Knowledge is the storehouse where we accumulate
representations, information, facts, assumptions, etc.
Beliefs accept a proposition, statement, description of fact,
etc. as true.
2. Values are defined standards of desirability,
goodness and beauty, which serve as broad
guidelines for social living.
3. Accounts are how people use that common
language to explain, justify, rationalize, excuse, or
legitimize our behavior to themselves and others.
C. Behavioral Component (how we act)
1. Norms
• rules and expectations by which a society guides
the behavior of its members.
• can change over time
• reinforced through sanctions which take the form of
either rewards or punishment
• standards that define the obligatory and expected
behaviors of people in various situations
Types of Norms
1. Mores are customary behavior patterns which have taken
on a moralistic value.
2. Laws are formalized norms, enacted by people who are
vested with government power and enforced by political
and legal authorities designated by the government.
3. Folkways are behavior patterns of society which are
organized and repetitive. They are commonly known as
customs.
4. Rituals are highly scripted ceremonies or strips of
interaction that follow a specific sequence of actions.

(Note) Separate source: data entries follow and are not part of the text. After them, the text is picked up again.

This is an optimization exercise on Yosys and OpenROAD, whose aim is small area and a short achievable clock period, not a production implementation. Where RTL was checked, it was by simulation tests only, not by an equivalence proof against the original. Only the layout flow was run in runs 1 to 4; the RTL was not checked for function there. Power figures rest on the tool's default switching activity, not on a simulated workload.

==> flow/design.v <==
module wa_readout_lzd (
    input  wire [190:0] x,
    output wire         any,
    output wire [7:0]   lead
);
    wire [256*9-1:0]   vv;
    wire [256*9*8-1:0] pp;
    assign vv[255:0]    = {65'd0, x};
    assign pp[2047:0]   = 2048'd0;
    genvar l, i;
    generate
        for (l = 1; l <= 8; l = l + 1) begin : lv
            for (i = 0; i < 256; i = i + 1) begin : nd
                if (i < (256 >> l)) begin : used
                    wire       vh = vv[(l-1)*256 + 2*i + 1];
                    wire       vl = vv[(l-1)*256 + 2*i];
                    wire [7:0] ph = pp[((l-1)*256 + 2*i + 1)*8 +: 8];
                    wire [7:0] pl = pp[((l-1)*256 + 2*i)*8 +: 8];
                    assign vv[l*256 + i] = vh | vl;
                    assign pp[(l*256 + i)*8 +: 8] =
                        ({7'd0, vh} << (l-1)) | ph | ({8{~vh}} & pl);
                end else begin : unused
                    assign vv[l*256 + i] = 1'b0;
                    assign pp[(l*256 + i)*8 +: 8] = 8'd0;
                end
            end
        end
    endgenerate
    assign any  = vv[8*256];
    assign lead = pp[(8*256)*8 +: 8];
endmodule
What follows belongs to an exercise in optimizing a design on an open flow for small area, a short achievable clock period and few clock cycles per item; a production flow would make more cautious choices. Only simulation tests tie the RTL to the original design; equivalence was not proved.

===== flow/run.sh =====
#!/bin/bash
# synth_recipe.tcl (not shown) runs the flow's synth.tcl, then flattens the netlist and writes it again
# the make line also repeats each setting of config.mk as NAME=value (left out here)
make -C /OpenROAD-flow-scripts/flow DESIGN_CONFIG=/design/flow/config.mk WORK_HOME=/design/flow/orfs CLKGATE_MAP_FILE= SYNTH_SCRIPT=/design/flow/synth_recipe.tcl finish

===== flow/config.mk =====
export PLATFORM = sky130hd
export DESIGN_NAME = dose_pulse_engine
export DESIGN_NICKNAME = dose_pulse_engine
export VERILOG_FILES = /design/flow/design.v
export SDC_FILE = /design/flow/constraint.sdc
export NUM_CORES = 4
export LEC_CHECK = 0
export ABC_CLOCK_PERIOD_IN_PS = 4000
export CAP_MARGIN = 20
export CORE_MARGIN = 2
export CORE_UTILIZATION = 45
export PLACE_DENSITY = 0.65
export SETUP_SLACK_MARGIN = 5
export SLEW_MARGIN = 20

===== flow/constraint.sdc =====
create_clock -name core_clock -period 12.0 [get_ports {clk}]
set_input_delay 2.4000 -clock core_clock [delete_from_list [all_inputs] [get_ports {clk}]]
set_output_delay 2.4000 -clock core_clock [all_outputs]
set_load 0.01 [all_outputs]

===== flow/design.v =====
module seq_divider (
    input  wire [15:0] r,
    input  wire [1:0]  b,
    input  wire [15:0] d,
    input  wire [17:0] d3,
    output wire [1:0]  q,
    output wire [15:0] r_next
);
    wire [17:0] t  = {r, b};
    wire [18:0] s1 = {1'b0, t} - {3'd0, d};
    wire [18:0] s2 = {1'b0, t} - {2'd0, d, 1'b0};
    wire [18:0] s3 = {1'b0, t} - {1'b0, d3};
    assign q = !s3[18] ? 2'd3 : !s2[18] ? 2'd2 : !s1[18] ? 2'd1 : 2'd0;
    assign r_next = !s3[18] ? s3[15:0] : !s2[18] ? s2[15:0] : !s1[18] ? s1[15:0] : t[15:0];
endmodule
This design comes from an exercise in tuning for small area, a short achievable clock period and few clock cycles per item on the open sky130 flow, not from production work.
Function was checked by simulation only, so behaviour that the tests miss may differ from the original.
Power is estimated from default activity; no workload was simulated.

pepper:
==> flow/design.v <==
module edge_xing (
    input  wire               clk,
    input  wire               rst,
    input  wire               in_valid,
    output wire               in_ready,
    input  wire signed [19:0] in_xa,
    input  wire signed [19:0] in_ya,
    input  wire signed [19:0] in_xb,
    input  wire signed [19:0] in_yb,
    input  wire signed [15:0] in_row,
    output wire               out_valid,
    input  wire               out_ready,
    output wire               out_hit,
    output wire               out_last,
    output wire        [7:0]  out_k,
    output wire               out_dir,
    output wire signed [27:0] out_x
);
    localparam integer I_IDLE = 0, I_PA = 1, I_PB = 2, I_DIV = 3, I_HA = 4,
                       I_HD = 5, I_FIN = 6, I_OUT = 7;
    localparam [7:0] S_IDLE = 8'd1 << I_IDLE;
    reg  [7:0]  st;
    reg         rdy, pend;
    reg  signed [19:0] cxa, cya, cxb, cyb;
    reg  signed [15:0] crow;
    wire        [25:0] tr = {cyb[9:0], crow};
    reg         csw, cxs;    
    reg         neg, dir, hit, last;
    reg  [25:0] q1;      
    reg  [20:0] r1;      
    reg  [19:0] den;     
    reg  [27:0] x;       
    reg  [20:0] r;       
    reg  [7:0]  k;
    reg  [4:0]  kmax;    
    reg  [4:0]  cnt;
    wire acc = in_valid & rdy;
    wire signed [19:0] ylo = csw ? cyb : cya;
    wire signed [19:0] yhi = csw ? cya : cyb;
    wire signed [19:0] xlo = csw ? cxb : cxa;
    wire signed [19:0] xmn = cxs ? cxb : cxa;
    wire signed [19:0] xmx = cxs ? cxa : cxb;
    wire               p_neg = cxs ^ csw;
    wire        [20:0] p_den = {yhi[19], yhi} + ~{ylo[19], ylo} + {20'd0, ~p_neg};
    wire        [20:0] p_adx = {xmx[19], xmx} - {xmn[19], xmn};
    wire signed [21:0] r32 = {{1{crow[15]}}, crow, 5'b0};
    wire signed [21:0] ma = r32 - {{2{ylo[19]}}, ylo};
    wire signed [21:0] mb = r32 - {{2{yhi[19]}}, yhi};
    wire        [21:0] mbn = ~mb;                   
    wire               ma_pos = ~ma[21];           
    wire               p_hit = (cya != cyb) & mb[21] & (ma >= -22'sd31);
    wire        [4:0]  p_kmin = ma_pos ? 5'd0 : -ma[4:0];
    wire        [4:0]  p_kmax = (mbn[21:5] != 17'd0) ? 5'd31 : mbn[4:0];
    wire        [25:0] p_t = ma_pos ? {ma[20:0], 4'b0001, 1'b1} : {2'b11, 24'd0};   
    wire               p_small = (p_adx[19:12] == 8'd0);
    wire [21:0] nden = {2'b11, ~den};                
    wire [21:0] ds1  = {r1, q1[25]};
    wire [21:0] dh1  = {1'b0, ds1[21:1]} + nden + {21'd0, ~neg};    
    wire        dq1  = ~dh1[21];
    wire [20:0] ra   = dq1 ? {dh1[19:0], ds1[0]} : ds1[20:0];
    wire m_dbl = st[I_HD];
    wire m_fin = st[I_FIN];
    wire [21:0] sa = {1'b0, r};
    wire [21:0] sb = m_fin ? {2'b0, den} : (m_dbl ? {1'b0, r} : {1'b0, r1});
    wire [21:0] s  = sa + sb;
    wire [21:0] ca = {1'b0, sa[21:1]};
    wire [21:0] cb = {1'b0, sb[21:1]};
    wire [21:0] cs = ca ^ cb ^ nden;
    wire [21:0] cc = (ca & cb) | (ca & nden) | (cb & nden);
    wire [21:0] sh = cs + {cc[20:0], sa[0] & sb[0]} + {21'd0, ~neg};
    wire        c  = ~sh[21];
    wire [20:0] r_n = c ? {sh[19:0], s[0]} : s[20:0];
    wire [27:0] negm = {28{neg}};
    wire [27:0] xb_ = m_fin ? {cxa, 8'b0} : (m_dbl ? x : ({2'b0, q1} ^ negm));
    wire [27:0] x0 = x + xb_;
    wire [27:0] x1 = x + xb_ + 28'd1;
    wire [27:0] x_n = (c ^ neg) ? x1 : x0;
    wire        t_done  = (tr[24:0] == {1'b1, 24'd0});
    wire        t_done1 = (tr[23:0] == {1'b1, 23'd0});    
    wire [7:0]  k_inc = k + 8'd1;
    wire       div_end = (cnt == 5'd24);
    wire       out_end = st[I_OUT] & out_ready & last;
    wire [7:0] st_n;
    assign st_n[I_IDLE] = (st[I_IDLE] & ~acc) | (out_end & ~pend & ~acc);
    assign st_n[I_PA]   = (st[I_IDLE] & acc) | (out_end & ~pend & acc);
    assign st_n[I_PB]   = st[I_PA] | (out_end & pend);
    assign st_n[I_DIV]  = (st[I_PB] & p_hit) | (st[I_DIV] & ~div_end);
    assign st_n[I_HA]   = (st[I_DIV] & div_end & (tr[25] | tr[24])) | (st[I_HD] & tr[24]);
    assign st_n[I_HD]   = (st[I_DIV] & div_end & ~(tr[25] | tr[24])) | (st[I_HA] & ~t_done) |
                          (st[I_HD] & ~tr[24] & ~t_done1);
    assign st_n[I_FIN]  = (st[I_HA] & t_done) | (st[I_HD] & ~tr[24] & t_done1);
    assign st_n[I_OUT]  = (st[I_PB] & ~p_hit) | st[I_FIN] | (st[I_OUT] & ~out_end);
    wire       pend_n = ~st[I_PA] & ~st[I_PB] & (pend | acc);
    assign in_ready  = rdy;
    assign out_valid = st[I_OUT];
    assign out_hit   = hit;
    assign out_last  = last;
    assign out_k     = k;
    assign out_dir   = dir;
    assign out_x     = x;
    always @(posedge clk) begin
        if (rst) begin
            st   <= S_IDLE;
            rdy  <= 1'b1;
            pend <= 1'b0;
        end else begin
            st   <= st_n;
            pend <= pend_n;
            rdy  <= st_n[I_IDLE] | (st_n[I_OUT] & ~pend_n);
        end
        csw <= (cyb < cya);
        cxs <= (cxb < cxa);
        if (rdy) begin
            cxa  <= in_xa;
            cya  <= in_ya;
            cxb  <= in_xb;
            cyb  <= in_yb;
            crow <= in_row;
        end else if (st[I_PB]) begin
            cxa  <= xlo;
            {cyb[9:0], crow} <= p_t;
        end else if ((st[I_DIV] & ~tr[25]) | st[I_HD]) begin
            {cyb[9:0], crow} <= {tr[24:0], 1'b0};
        end
        case (1'b1)
            st[I_PB]: begin
                neg  <= p_neg;
                dir  <= ~csw;
                hit  <= p_hit;
                last <= 1'b1;
                k    <= {p_kmin, 3'b000};
                kmax <= p_kmax;
                den  <= p_den[19:0];
                q1   <= p_small ? {p_adx[11:0], 14'd0} : {p_adx[19:0], 6'd0};
                r1   <= 21'd0;
                x    <= {28{p_neg}};
                r    <= 21'd0;
                cnt  <= p_small ? 5'd8 : 5'd0;
            end
            st[I_DIV]: begin
                q1  <= {q1[24:0], dq1};
                r1  <= ra;
                cnt <= cnt + 5'd1;
            end
            st[I_HA], st[I_HD]: begin
                x <= x_n;
                r <= r_n;
            end
            st[I_FIN]: begin
                q1   <= {q1[24:0], dq1};
                r1   <= ra;
                x    <= x_n;
                r    <= r_n;
                last <= 1'b0;    
            end
            st[I_OUT]: begin
                if (out_ready) begin
                    x    <= x_n;
                    r    <= r_n;
                    k    <= k_inc;
                    last <= (k_inc == {kmax, 3'b111});
                end
            end
            default: ;
        endcase
    end
endmodule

Ceremonies (graduation, baptism, funerals, weddings, birthdays)
Holidays (Thanksgiving, Christmas)
Everyday public rituals (handshake, greeting, kissing, walking)
Bonding rituals (parties, gift-giving, holding hands, exchange cards
Signal rituals (eye contact, holding the door)
D. Material Component
• refers to physical objects of culture such as
machines, equipment, tools, books, clothing, etc.

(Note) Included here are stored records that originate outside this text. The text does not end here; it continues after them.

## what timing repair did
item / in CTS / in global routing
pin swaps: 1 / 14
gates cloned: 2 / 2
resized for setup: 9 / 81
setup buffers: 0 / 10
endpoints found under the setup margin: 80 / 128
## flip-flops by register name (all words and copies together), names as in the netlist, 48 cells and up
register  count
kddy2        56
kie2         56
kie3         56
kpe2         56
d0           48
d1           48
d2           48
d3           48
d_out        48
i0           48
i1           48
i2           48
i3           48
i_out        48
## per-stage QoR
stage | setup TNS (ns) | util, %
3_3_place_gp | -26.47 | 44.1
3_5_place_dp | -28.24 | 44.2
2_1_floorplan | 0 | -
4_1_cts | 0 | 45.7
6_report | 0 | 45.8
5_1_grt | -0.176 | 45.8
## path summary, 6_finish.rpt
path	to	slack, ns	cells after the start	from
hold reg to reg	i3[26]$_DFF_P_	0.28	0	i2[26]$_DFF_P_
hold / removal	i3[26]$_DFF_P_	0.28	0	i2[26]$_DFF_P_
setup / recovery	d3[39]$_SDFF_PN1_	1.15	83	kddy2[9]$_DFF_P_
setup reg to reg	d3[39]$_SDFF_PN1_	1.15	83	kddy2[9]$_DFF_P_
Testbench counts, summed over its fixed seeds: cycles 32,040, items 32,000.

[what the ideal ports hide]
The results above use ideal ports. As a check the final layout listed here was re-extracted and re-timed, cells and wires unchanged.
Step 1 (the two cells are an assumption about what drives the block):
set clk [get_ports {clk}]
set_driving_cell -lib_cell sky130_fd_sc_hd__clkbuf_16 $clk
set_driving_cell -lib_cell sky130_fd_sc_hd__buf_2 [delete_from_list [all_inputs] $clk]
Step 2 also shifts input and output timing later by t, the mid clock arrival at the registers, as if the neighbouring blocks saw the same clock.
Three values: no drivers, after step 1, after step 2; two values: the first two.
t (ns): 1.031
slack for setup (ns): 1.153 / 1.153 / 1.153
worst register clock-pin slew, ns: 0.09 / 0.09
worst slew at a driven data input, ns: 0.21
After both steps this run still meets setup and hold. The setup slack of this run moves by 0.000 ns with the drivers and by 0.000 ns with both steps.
Source: an optimization exercise on an open RTL-to-GDS flow (aim: small area, a short achievable clock period and few clock cycles). Production flows keep margins and buffers that such runs may drop. At most, simulation tests tie the RTL to the original design; equivalence was not proved. Only the layout flow was run in runs 1 and 2; the RTL was not checked for function there. Power figures rest on the tool's default switching activity, not on a simulated workload.

===== flow/constraint.sdc =====
create_clock -name core_clock -period 8.0 [get_ports {clk}]
set_input_delay 1.6000 -clock core_clock [delete_from_list [all_inputs] [get_ports {clk}]]
set_output_delay 1.6000 -clock core_clock [all_outputs]
set_load 0.01 [all_outputs]

===== flow/config.mk =====
export PLATFORM = sky130hd
export DESIGN_NAME = turf_dec
export DESIGN_NICKNAME = turf_dec
export VERILOG_FILES = /design/flow/design.v
export SDC_FILE = /design/flow/constraint.sdc
export NUM_CORES = 4
export LEC_CHECK = 0
export ABC_CLOCK_PERIOD_IN_PS = 2700
export CAP_MARGIN = 20
export CORE_MARGIN = 2
export CORE_UTILIZATION = 55
export CTS_BUF_LIST = sky130_fd_sc_hd__clkbuf_16
export CTS_CLUSTER_DIAMETER = 100
export CTS_CLUSTER_SIZE = 30
export PLACE_DENSITY = 0.7
export SLEW_MARGIN = 20

===== flow/standard.sh =====
#!/bin/bash
# synth_recipe.tcl (not shown) runs the flow's synth.tcl, then flattens the netlist and writes it again
# the make line also repeats each setting of config.mk as NAME=value (left out here)
make -C /OpenROAD-flow-scripts/flow DESIGN_CONFIG=/design/flow/config.mk WORK_HOME=/design/flow/orfs CLKGATE_MAP_FILE= SYNTH_SCRIPT=/design/flow/synth_recipe.tcl "${@:-finish}"

===== flow/flow/run.sh =====
#!/bin/bash
# Standard layout, with timing repair aimed at a larger setup slack than
# config.mk's settings allow. Each tool's full output goes to its own log.
set -euo pipefail
bash standard.sh SETUP_SLACK_MARGIN=5.4 synth > make_synth.log 2>&1
bash standard.sh SETUP_SLACK_MARGIN=5.4 finish > make_finish.log 2>&1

• Its form and function is an expression of culture and
culturally-defined behavior often depends on the
presence of specific objects
The Organization of Culture
• Cultural traits are simple units or elements, either of
a material or non-material culture, represents a
single element or a combination of elements
related to a specific situation.
• Clusters of culture traits are known as culture
complexes which, in turn, group together to form
cultural pattern.
How is Culture Transmitted
1. Enculturation
the process of learning culture of one’s own
Ex. Learning the folkways, mores, social traditions, values and beliefs
of one’s own group.
2. Acculturation
the process of learning some new traits from another culture
Ex. When students from the rural areas migrate to the urban areas or
city and gradually learn some urban customs, they become
acculturated.
The interaction of Filipinos with Americans in the Philippines
3. Assimilation
the process in which an individual entirely loses any awareness of his/her
previous group identity and takes on the culture and attitudes of another
group.
Ex. An Ilocano moves to a point where he/she speaks only Visayan
and assumes the folkways of the local group.

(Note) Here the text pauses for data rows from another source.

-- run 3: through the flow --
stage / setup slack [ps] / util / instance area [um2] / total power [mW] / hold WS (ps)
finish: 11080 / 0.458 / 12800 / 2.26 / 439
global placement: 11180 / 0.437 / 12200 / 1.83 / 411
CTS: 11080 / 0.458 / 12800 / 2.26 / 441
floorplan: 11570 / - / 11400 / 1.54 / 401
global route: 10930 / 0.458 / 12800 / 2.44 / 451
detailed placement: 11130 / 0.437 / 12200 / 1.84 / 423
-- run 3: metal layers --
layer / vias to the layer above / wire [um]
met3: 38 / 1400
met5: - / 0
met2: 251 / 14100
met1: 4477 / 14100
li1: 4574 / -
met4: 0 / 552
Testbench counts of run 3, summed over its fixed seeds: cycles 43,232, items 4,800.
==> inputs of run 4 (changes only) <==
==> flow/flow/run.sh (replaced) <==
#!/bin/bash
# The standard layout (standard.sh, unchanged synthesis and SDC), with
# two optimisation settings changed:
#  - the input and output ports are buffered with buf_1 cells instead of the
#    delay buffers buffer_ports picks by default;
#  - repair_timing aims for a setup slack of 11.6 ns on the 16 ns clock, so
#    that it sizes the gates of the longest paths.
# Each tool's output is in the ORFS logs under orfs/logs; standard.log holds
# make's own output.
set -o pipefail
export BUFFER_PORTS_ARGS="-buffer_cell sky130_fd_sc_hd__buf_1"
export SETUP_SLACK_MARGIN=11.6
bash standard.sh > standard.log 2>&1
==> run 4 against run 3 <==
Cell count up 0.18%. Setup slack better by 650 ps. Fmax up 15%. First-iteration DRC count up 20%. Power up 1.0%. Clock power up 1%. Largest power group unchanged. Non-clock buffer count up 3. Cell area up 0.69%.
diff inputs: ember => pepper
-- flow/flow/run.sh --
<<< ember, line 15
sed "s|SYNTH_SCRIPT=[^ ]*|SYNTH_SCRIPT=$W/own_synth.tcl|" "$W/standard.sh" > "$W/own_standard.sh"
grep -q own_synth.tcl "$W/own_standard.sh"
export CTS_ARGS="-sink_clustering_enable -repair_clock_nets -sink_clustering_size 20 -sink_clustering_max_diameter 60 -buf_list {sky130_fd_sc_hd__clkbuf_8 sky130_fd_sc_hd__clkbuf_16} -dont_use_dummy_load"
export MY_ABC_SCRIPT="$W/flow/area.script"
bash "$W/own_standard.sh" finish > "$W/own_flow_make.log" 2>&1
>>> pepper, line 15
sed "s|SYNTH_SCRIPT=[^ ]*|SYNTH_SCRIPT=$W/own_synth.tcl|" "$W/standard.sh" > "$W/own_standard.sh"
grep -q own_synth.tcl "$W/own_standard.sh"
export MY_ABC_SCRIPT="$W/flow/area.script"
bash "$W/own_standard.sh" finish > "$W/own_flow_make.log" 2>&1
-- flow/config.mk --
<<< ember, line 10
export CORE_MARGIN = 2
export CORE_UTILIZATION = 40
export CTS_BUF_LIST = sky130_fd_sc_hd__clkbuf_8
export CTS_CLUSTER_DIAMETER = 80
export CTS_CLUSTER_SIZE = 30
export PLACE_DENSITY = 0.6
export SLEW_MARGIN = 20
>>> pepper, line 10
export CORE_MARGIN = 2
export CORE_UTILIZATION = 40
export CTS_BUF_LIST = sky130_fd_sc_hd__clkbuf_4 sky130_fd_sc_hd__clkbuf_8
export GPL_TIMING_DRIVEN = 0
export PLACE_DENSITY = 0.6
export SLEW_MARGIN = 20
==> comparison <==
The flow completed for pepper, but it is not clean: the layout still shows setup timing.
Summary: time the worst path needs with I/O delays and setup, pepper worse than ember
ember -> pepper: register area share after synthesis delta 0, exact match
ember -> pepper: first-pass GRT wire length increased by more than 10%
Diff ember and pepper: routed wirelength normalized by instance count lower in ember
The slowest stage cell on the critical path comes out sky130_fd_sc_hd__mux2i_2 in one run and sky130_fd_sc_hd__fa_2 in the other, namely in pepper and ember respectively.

Importance and Functions of Culture
1. Culture helps the individual fulfill his potential as a
human being.
2. Through the development of culture, man can
overcome his physical disadvantages and allows
him to provide himself with fire, clothing, food and
shelter.
3. Culture provides rules of proper conduct for living
in a society.
4. Culture also provides the individual his concepts of
family, nation and class.
Cultural Relativism
• Is an essence, an approach to the question of the
nature and role of values in culture (Rosado, 2003)
• Is an anthropological approach which posits that all
cultures are of equal value and need to be studied
in a neutral point of view (Glazer (1996).
• Practices considered immoral or taboo to a certain
group of people but are accepted by other groups
with a different cultural orientation.